Alicia had received an identical check, and a similar note, though tailored to their history. “Ali,” it began, “do me a favor and deposit this check without getting all hung up about it. You know I've never cared about money except as a means to the most basic end. I have more than enough for that. What's left over is only a pain in my ass. You've put off grad school for years saying you can't pay for it. Now you have no excuse, get admitted and I'll pay the rest.”
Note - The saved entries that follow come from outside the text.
File: src/rtl/stkseq_pkg.sv
package stkseq_pkg;

   typedef enum logic [3:0] {
      RID_CC  = 4'd0,
      RID_A   = 4'd1,
      RID_B   = 4'd2,
      RID_DP  = 4'd3,
      RID_X   = 4'd4,
      RID_Y   = 4'd5,
      RID_USP = 4'd6,
      RID_PC  = 4'd7,
      RID_SSP = 4'd8
   } rid_e;

   localparam int FIRST_WIDE_SLOT = 4;
   localparam int OTHER_SP_SLOT   = 6;

   // slot number to register id; slot 6 names the pointer not being walked
   function automatic rid_e slot_rid(input logic [2:0] slot, input logic on_user);
      if (slot == 3'(OTHER_SP_SLOT))
         return on_user ? RID_SSP : RID_USP;
      return rid_e'({1'b0, slot});
   endfunction

endpackage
My note read, “Dear Ginny, I know that you care about manners so don't be ungracious and try to return it. I want you to have it. Put it in a college fund for Lion if that makes you feel better. In recent news, I've found a very peaceful place to live and there's even a cement Buddha by the front door that I haven't kicked over.”

Alicia suggested we talk to each other in person. Since her marriage she'd been living in Bucks County but she offered to drive in to meet me, and she named a place at the bottom of First Avenue a few blocks from the little apartment she'd once shared with Dutra, the same apartment he had renovated “to the inch” in Italian Modern, and briefly lived in with Nikki, and finally sold.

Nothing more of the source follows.